# CELL 1: Imports and Setup
Run this cell first to import all necessary libraries

In [None]:
import matplotlib.pyplot as plt
import numpy as np
import seaborn as sns

# Set style for better-looking plots
sns.set_style("whitegrid")
plt.rcParams['figure.figsize'] = (14, 10)
plt.rcParams['font.size'] = 10

print("✓ Libraries imported successfully!")
print("Ready to generate memory access pattern visualizations")

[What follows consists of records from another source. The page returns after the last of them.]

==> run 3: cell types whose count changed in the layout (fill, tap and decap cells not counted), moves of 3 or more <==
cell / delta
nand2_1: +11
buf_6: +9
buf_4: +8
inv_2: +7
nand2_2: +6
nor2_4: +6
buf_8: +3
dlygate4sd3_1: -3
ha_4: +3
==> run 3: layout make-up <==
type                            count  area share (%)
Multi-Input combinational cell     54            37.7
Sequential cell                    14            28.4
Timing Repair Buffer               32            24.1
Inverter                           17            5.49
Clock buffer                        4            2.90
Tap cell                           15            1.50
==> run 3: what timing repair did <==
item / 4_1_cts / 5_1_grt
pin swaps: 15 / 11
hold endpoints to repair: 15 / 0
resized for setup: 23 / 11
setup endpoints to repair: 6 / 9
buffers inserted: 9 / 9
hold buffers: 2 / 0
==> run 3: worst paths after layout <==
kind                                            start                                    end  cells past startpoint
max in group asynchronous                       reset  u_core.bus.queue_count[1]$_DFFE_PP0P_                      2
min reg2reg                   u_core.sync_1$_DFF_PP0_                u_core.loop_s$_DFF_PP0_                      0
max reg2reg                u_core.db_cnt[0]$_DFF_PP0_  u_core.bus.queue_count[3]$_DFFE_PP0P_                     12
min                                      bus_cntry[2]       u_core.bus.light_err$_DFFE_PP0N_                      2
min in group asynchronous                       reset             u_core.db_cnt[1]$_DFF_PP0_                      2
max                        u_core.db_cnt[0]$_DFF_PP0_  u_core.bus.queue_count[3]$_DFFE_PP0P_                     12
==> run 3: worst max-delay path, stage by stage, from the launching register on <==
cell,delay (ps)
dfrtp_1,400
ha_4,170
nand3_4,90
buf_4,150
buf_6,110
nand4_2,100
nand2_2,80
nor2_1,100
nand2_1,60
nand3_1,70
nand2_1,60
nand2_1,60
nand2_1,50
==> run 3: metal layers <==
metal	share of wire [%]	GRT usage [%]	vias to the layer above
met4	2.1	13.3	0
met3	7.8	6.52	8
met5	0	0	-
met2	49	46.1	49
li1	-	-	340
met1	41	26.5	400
<file path="config.mk">
export PLATFORM = sky130hd
export DESIGN_NAME = pkt_wr_master
export DESIGN_NICKNAME = d
export VERILOG_FILES = /design/src/rtl/pkt_wr_master.sv
export SDC_FILE = /design/constraint.sdc
export NUM_CORES = 1
export LEC_CHECK = 0
export CORE_MARGIN = 4
export CORE_UTILIZATION = 54
export CTS_CLUSTER_SIZE = 12
export DETAILED_ROUTE_END_ITERATION = 6
export HOLD_SLACK_MARGIN = 0.03
export PLACE_DENSITY = 0.93
export SKIP_CTS_REPAIR_TIMING = 1
export SYNTH_ARGS = -nofsm -noshare
export SYNTH_HDL_FRONTEND = slang
export SYNTH_SLANG_ARGS = --single-unit
</file>
<file path="constraint.sdc">
create_clock -name clk -period 5.3 [get_ports clk]
set_input_delay 1.06 -clock clk [delete_from_list [all_inputs] [get_ports clk]]
set_output_delay 1.06 -clock clk [all_outputs]
set_load 0.02 [all_outputs]
</file>
<file path="src/rtl/pkt_wr_master.sv">
// pkt_wr_master: drains 32-bit words from the capture FIFO into memory as
// single-beat Avalon-MM writes covering pkt_len bytes starting at pkt_addr.
// Optional build macro PKT_HDR_EN: prepend one header beat holding the byte
// length, with the payload following at the next word address.
module pkt_wr_master #(
  parameter int unsigned ADDR_W = 32,
  parameter int unsigned LEN_W  = 16,
  parameter int unsigned DATA_W = 32
) (
  input  logic                  clk,
  input  logic                  reset,
  input  logic                  start,
  input  logic                  abort,
  input  logic [ADDR_W-1:0]     pkt_addr,
  input  logic [LEN_W-1:0]      pkt_len,
  output logic                  busy,
  output logic                  done,
  output logic                  aborted,
  output logic                  fifo_rdreq,
  input  logic [DATA_W-1:0]     fifo_q,
  input  logic                  fifo_empty,
  output logic [ADDR_W-1:0]     avm_address,
  output logic                  avm_write,
  output logic [DATA_W-1:0]     avm_writedata,
  output logic [DATA_W/8-1:0]   avm_byteenable,
  input  logic                  avm_waitrequest,
  output logic [LEN_W-1:0]      words_written
);

  localparam int unsigned NW_W = LEN_W + 1;
  localparam int unsigned BE_W = DATA_W / 8;

  typedef enum logic [2:0] {
    IDLE  = 3'd0,
    FETCH = 3'd1,
    LOAD  = 3'd2,
    WRITE = 3'd3,
    FIN   = 3'd4
`ifdef PKT_HDR_EN
    , HDR = 3'd5
`endif
  } state_t;

  state_t            state_q, state_d;
  logic [ADDR_W-1:0] addr_q, addr_d;
  logic [1:0]        len_lo_q, len_lo_d;
  logic [NW_W-1:0]   nwords_q, nwords_d;
  logic              abort_pend_q, abort_pend_d;
  logic [LEN_W-1:0]  ww_d;
  logic              busy_d, done_d, aborted_d;
  logic [ADDR_W-1:0] avm_address_d;
  logic              avm_write_d;
  logic [DATA_W-1:0] avm_writedata_d;
  logic [BE_W-1:0]   avm_byteenable_d;
  logic              last_c;
  logic [BE_W-1:0]   be_last_c;

  // Word-alignment bits of the destination address are dropped by design.
  logic unused_addr_lsb;
  assign unused_addr_lsb = ^pkt_addr[1:0];

  // State register and all registered outputs.
  always_ff @(posedge clk or negedge reset) begin
    if (!reset) begin
      state_q        <= IDLE;
      addr_q         <= '0;
      len_lo_q       <= '0;
      nwords_q       <= '0;
      abort_pend_q   <= 1'b0;
      words_written  <= '0;
      busy           <= 1'b0;
      done           <= 1'b0;
      aborted        <= 1'b0;
      avm_address    <= '0;
      avm_write      <= 1'b0;
      avm_writedata  <= '0;
      avm_byteenable <= '0;
    end else begin
      state_q        <= state_d;
      addr_q         <= addr_d;
      len_lo_q       <= len_lo_d;
      nwords_q       <= nwords_d;
      abort_pend_q   <= abort_pend_d;
      words_written  <= ww_d;
      busy           <= busy_d;
      done           <= done_d;
      aborted        <= aborted_d;
      avm_address    <= avm_address_d;
      avm_write      <= avm_write_d;
      avm_writedata  <= avm_writedata_d;
      avm_byteenable <= avm_byteenable_d;
    end
  end

  // Next-state and next-output logic; fifo_rdreq is decoded combinationally
  // so that fifo_q is valid during LOAD.
  always_comb begin
    state_d          = state_q;
    addr_d           = addr_q;
    len_lo_d         = len_lo_q;
    nwords_d         = nwords_q;
    abort_pend_d     = abort_pend_q;
    ww_d             = words_written;
    aborted_d        = aborted;
    avm_address_d    = avm_address;
    avm_write_d      = avm_write;
    avm_writedata_d  = avm_writedata;
    avm_byteenable_d = avm_byteenable;
    fifo_rdreq       = 1'b0;

    last_c = (NW_W'(words_written) + NW_W'(1)) == nwords_q;

    unique case (len_lo_q)
      2'd1:    be_last_c = BE_W'(4'b0001);
      2'd2:    be_last_c = BE_W'(4'b0011);
      2'd3:    be_last_c = BE_W'(4'b0111);
      default: be_last_c = '1;
    endcase

    unique case (state_q)
      IDLE: begin
        if (start) begin
          addr_d       = {pkt_addr[ADDR_W-1:2], 2'b00};
          len_lo_d     = pkt_len[1:0];
          ww_d         = '0;
          aborted_d    = 1'b0;
          abort_pend_d = 1'b0;
`ifdef PKT_HDR_EN
          nwords_d         = ((NW_W'(pkt_len) + NW_W'(3)) >> 2) + NW_W'(1);
          avm_address_d    = {pkt_addr[ADDR_W-1:2], 2'b00};
          avm_writedata_d  = DATA_W'(pkt_len);
          avm_byteenable_d = '1;
          avm_write_d      = 1'b1;
          state_d          = HDR;
`else
          nwords_d = (NW_W'(pkt_len) + NW_W'(3)) >> 2;
          state_d  = (pkt_len == '0) ? FIN : FETCH;
`endif
        end
      end
      FETCH: begin
        if (abort || abort_pend_q) begin
          aborted_d = 1'b1;
          state_d   = FIN;
        end else if (!fifo_empty) begin
          fifo_rdreq = 1'b1;
          state_d    = LOAD;
        end
      end
      LOAD: begin
        avm_writedata_d  = fifo_q;
        avm_address_d    = addr_q + (ADDR_W'(words_written) << 2);
        avm_byteenable_d = last_c ? be_last_c : '1;
        avm_write_d      = 1'b1;
        state_d          = WRITE;
      end
`ifdef PKT_HDR_EN
      HDR,
`endif
      WRITE: begin
        if (!avm_waitrequest) begin
          avm_write_d = 1'b0;
          ww_d        = words_written + LEN_W'(1);
          state_d     = last_c ? FIN : FETCH;
        end
      end
      FIN: begin
        abort_pend_d = 1'b0;
        state_d      = IDLE;
      end
      default: state_d = IDLE;
    endcase

    // Abort arriving mid-beat is remembered and acted on at the next FETCH.
    if (abort && (state_q == LOAD || state_q == WRITE
`ifdef PKT_HDR_EN
        || state_q == HDR
`endif
        )) begin
      abort_pend_d = 1'b1;
    end

    busy_d = (state_d != IDLE);
    done_d = (state_d == FIN);
  end

endmodule

</file>
# == Word level (Yosys, flattened, before mapping) ==
# Cells that the tools add are included.
# totals
in_bits,86
output_inout_bits,89
regBits,139
# op_classes
reduce_logical,15
addsub,4
muxes,22
n_eq_ne,13
# ops
op,n
32-bit by 18-bit adder with 32-bit output,1
16-bit two-way mux,2
16-bit case mux with 2 select lines,1
3-bit two-way mux,6
16-bit by 1-bit adder with 17-bit output (second input constant),1
16-bit by 2-bit adder with 17-bit output (second input constant),1
17-bit by 15-bit == test with 1-bit output,1
16-bit by 1-bit adder with 16-bit output (second input constant),1
16-bit logical NOT,1
3-bit case mux with 4 select lines,1
4-bit case mux with 3 select lines,1
1-bit two-way mux,7
3-bit by 2-bit == test with 1-bit output (second input constant),2
3-bit == test (second input constant),2
2-bit != test (second input constant),3
1-bit case mux with 2 select lines,3
2-bit AND reduction,3
3-bit AND reduction,2
2-bit nonzero test,3
3-bit nonzero test,2
2-bit == test (second input constant),2
4-bit two-way mux,1
3-bit by 1-bit == test with 1-bit output (second input constant),1
3-bit logical NOT,1
other kinds (4),5

# == Logic depth before layout (Yosys ltp) ==
# depth
ltp_word,6
ltp_mapped,11
mapped_depth_nobuf,10

# == Least setup slack after synthesis ==
# No wires, ideal clock.
# synth_timing
path_type,in2out
startpoint,in fifo_empty
endpoint,out fifo_rdreq
n_path_buf,0
slack_ps,2412
path_stages,1
t_arrival_ps,1828
path_cell_list,nor4_1
# synth_via
elab_chain_len,3
# synth_rtl
element,line_no,source
"start, declared",21,"input logic fifo_empty,"
1-bit two-way mux,145,end else if (!fifo_empty) begin
1-bit two-way mux,142,if (abort || abort_pend_q) begin
1-bit two-way mux,120,unique case (state_q)
"end, declared",19,"output logic fifo_rdreq,"
# No other way between the ends.

# == Worst setup path after layout ==
# layout_timing
startpoint,in abort
endpoint,out fifo_rdreq
# layout_via
elab_chain_len,3
# layout_rtl
element,line_no,source
"start, declared",13,"input logic abort,"
1-bit logical OR,142,
1-bit two-way mux,142,
1-bit two-way mux,120,
# No other way between the ends.

==> flow_summary_export.csv <==
group,metric,value,unit
outcome,status,"finished clean",
grt,grt.overflow.total,0,
worst_setup_path,crit_family,"buffers and inverters",
sta,post-route-min-period,3.54,ns
worst_setup_path,crit_buf_inv,2,
sta,hold_viol_final,0,
sta,slew_headroom,46.2,%
clock_network,clk_pin_slew_worst_paths,0.06,ns
power,leakage,0.00425,uW
clock_network,clk_path_buf_depth,2,
sta,fmax,283,MHz
final_layout,nets,1059,
logic_synthesis,synth_top_area_share,48.4,%
place,hpwlAfterDp,13.0,mm
grt,antenna_found_initial,0,
routing,drt-wirelength-per-cell,16.2,um
clock_network,cts_tree,"built",
worst_setup_path,r2r_start,"words_written[0]$_DFFE_PN0P_",
routing,drc,0,
worst_setup_path,slowest_delay,0.67,ns
routing,drtPass1Iterations,5,
worst_setup_path,crit_start,"abort",
routing,vias,6245,
place,place_congestion,0.873,
sta,slew_viol_final,0,
sta,setup_violations,0,
power,irDropWorstVdd,0.422,mV
grt,grt_start_max_net_pins,90,
grt,grt_pass1_vias,6030,
final_layout,n_antenna_cell,0,
power,power-per-cell-area,535,mW/mm^2
place,io_buffers,170,
worst_setup_path,crit_path_max_fanout,4,
logic_synthesis,synth.distinct_cells,58,
logic_synthesis,ys.flop_type,"dfrtp_1",
sta,clock-skew-final,0.00978,ns
sta,rsz0062_at_grt,"no",
routing,drt_iter0_markers,659,
worst_setup_path,critPathKind,"input port to output port",
worst_setup_path,crit_top_cell,"clkdlybuf4s50_1",
floorplanning,die_w,123,um
floorplanning,die_h,123,um
worst_setup_path,required,4.24,ns
logic_synthesis,syn_inst,796,
min_path,hold_start,"avm_address[6]$_DFFE_PN0P_",
floorplanning,io_pins,175,
grt,grt_pass1_wl,29.6,mm
sta,setup_ws,1.76,ns
place,dp.cells,1106,
worst_setup_path,crit_slowest_cell,"clkdlybuf4s50_1",
routing,avgViaCountPerCell,5.49,
sta,fin_crit_sh,66.7,%
place,pre_cts_slack,1.76,ns
final_layout,synthToLayoutAreaGrowth,34.2,%
sta,worst_slew_pin_slew,0.807,ns
floorplanning,dieArea,0.0150,mm^2
logic_synthesis,yosysTopAreaCell,"dfrtp_1",
sta,tns,0,ns
logic_synthesis,async_reset_ff_share,100,%
final_layout,mostFrequentLayoutCell,"nand2_1",
logic_synthesis,ys_seq_area_share,48.4,%
worst_setup_path,crit_chain,"clkdlybuf4s50_1 -> nor4_1 -> clkdlybuf4s50_1",
logic_synthesis,ys_warn_count,0,
logic_synthesis,synth_area,0.00708,mm^2
floorplanning,fp.coreArea,0.0127,mm^2
worst_setup_path,end_kind,"output port",
job,drv_cap,0,
final_layout,instances_no_fill,1138,
logic_synthesis,synth_edf_count,0,
logic_synthesis,synth_area_leaders,"dfrtp_1 48%, nand2_1 14%, xnor2_1 5.4%, o21ai_0 5.1%, ha_1 3.4%",
logic_synthesis,synth_seq_cells,137,
routing,antenna_left,0,
final_layout,drive_gt1_share,5.69,%
worst_setup_path,critical_path_arrival,2.48,ns
power,p_total,5080,uW
clock_network,cts_made_buffers,17,
worst_setup_path,cp-start-kind,"input port",
clock_network,worstSkewPairLatency,0.42,ns
routing,drt-total-wl,18.4,mm
floorplanning,num_rows,41,
clock_network,h-tree-depth,4,
floorplanning,start_util,55.7,%
min_path,hold_class,"register to register",
final_layout,final_cell_mix,"264 x nand2_1, 169 x clkdlybuf4s50_1, 137 x dfrtp_1",
logic_synthesis,syn_area_per_cell,8.90,um^2
clock_network,cts_sinks,137,
grt,grt_use_total,25.3,%
clock_network,ctsRootBufferMaster,"clkbuf_16",
[cell families after synthesis]
| logic type | count (synthesis) | share of synthesized area (%) |
|---|---|---|
| AOI/OAI and AO/OA | 152 | 13.3 |
| xor gates and xnor gates | 63 | 7.79 |
| adders and majority gates | 20 | 3.64 |
| buffers and inverters | 52 | 3.59 |
| DFF | 137 | 48.4 |
| muxes | 2 | 0.283 |
| other | 1 | 0.0530 |
| and+or+nand+nor | 369 | 23.0 |
[worst register-to-register path: cells and delay by family, from the launching register on]
kind | cells | cell delay [ns]
adder cells (fa/ha/maj) | 2 | 0.65
AO/OA/AOI/OAI | 5 | 1.12
buffers and inverters | 1 | 0.06
XOR/XNOR | 1 | 0.17
AND/OR/NAND/NOR | 1 | 0.14
flip-flops | 1 | 0.54
[metrics by stage]
| stage | util [%] | hold WS [ns] | cell area (um^2) |
|---|---|---|---|
| final | 74.7 | 0.467 | 9500 |
| after global routing | 74.7 | 0.490 | 9500 |
| after floorplan | - | 0.450 | 7090 |
| after CTS | 74.7 | 0.472 | 9500 |
| after detailed placement | 69.7 | 0.455 | 8870 |
| after global placement | 69.7 | 0.449 | 8870 |
[cell usage after synthesis (2+ instances only)]
library cell / instances
nand2_1: 264
dfrtp_1: 137
o21ai_0: 72
xnor2_1: 44
nor2_1: 33
clkbuf_1: 30
a21oi_1: 19
ha_1: 19
xor2_1: 19
nand3_1: 14
inv_1: 12
a21o_1: 10
a211oi_1: 8
nor3_1: 8
nor4_1: 8
nand4_1: 7
o31ai_1: 7
a31oi_1: 6
nand2b_1: 6
o21a_1: 6
and3_1: 5
and4_1: 4
buf_4: 4
buf_6: 4
nor2b_1: 4
o2111ai_1: 3
o21ai_1: 3
a2111oi_2: 2
a21boi_0: 2
a41oi_1: 2
and2_1: 2
mux2i_1: 2
nand4_4: 2
o21bai_1: 2
or2_2: 2
or3_1: 2
[routing by layer]
layer  global-route usage [%]  part of all wire [%]  wire (um)
met5                        0                     0          0
met4                     8.12                   1.2        213
met3                     5.48                   6.6       1210
met2                     44.7                    51       9440
met1                     30.8                    41       7540
[layout make-up]
class	instances	area (um^2)
Inverter	13	62.6
Clock buffer	25	495
Tap cell	172	215
Timing Repair Buffer	176	1750
Multi-Input combinational cell	608	3410
Fill cell	894	3220
Clock inverter	7	138
Sequential cell	137	3430
[report_power, final]
group / internal, uW / switching, uW / leakage, uW
clock: 836 / 419 / 0.000307
sequential: 1480 / 303 / 0.00172
combinational: 879 / 1170 / 0.00222
[final timing paths]
path,endpoint,cells past startpoint,slack [ns]
max,fifo_rdreq,3,1.76
min,avm_address[6]$_DFFE_PN0P_,2,0.47
max reg2reg,avm_address[22]$_DFFE_PN0P_,10,2.47
min reg2reg,avm_address[6]$_DFFE_PN0P_,2,0.47
max in group asynchronous,avm_address[13]$_DFFE_PN0P_,2,3.43
min in group asynchronous,avm_address[21]$_DFFE_PN0P_,1,0.69
[registers in the layout, indices dropped and copies added, names as in the netlist]
register        flops
abort_pend_q        1
aborted             1
addr_q             30
avm_address        30
avm_byteenable      4
avm_write           1
avm_writedata      32
busy                1
done                1
len_lo_q            2
nwords_q           15
state_q             3
words_written      16
Note: power is estimated with default switching activity, not from simulation.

# CELL 2: Define Layer Dimensions
These match Layer 1 dimensions from the benchmark

In [None]:
# Layer 1 dimensions from benchmark
INPUT_H = 60
INPUT_W = 60
INPUT_C = 32
OUTPUT_H = 56
OUTPUT_W = 56
OUTPUT_C = 32
KERNEL_H = 5
KERNEL_W = 5

# For visualization,  show a subset to keep plots readable
SHOW_CYCLES = 200  # Number of memory accesses to visualize

print(f"Layer Configuration:")
print(f"  Input:  {INPUT_H}×{INPUT_W}×{INPUT_C}")
print(f"  Output: {OUTPUT_H}×{OUTPUT_W}×{OUTPUT_C}")
print(f"  Kernel: {KERNEL_H}×{KERNEL_W}")
print(f"\nVisualizing first {SHOW_CYCLES} memory access cycles")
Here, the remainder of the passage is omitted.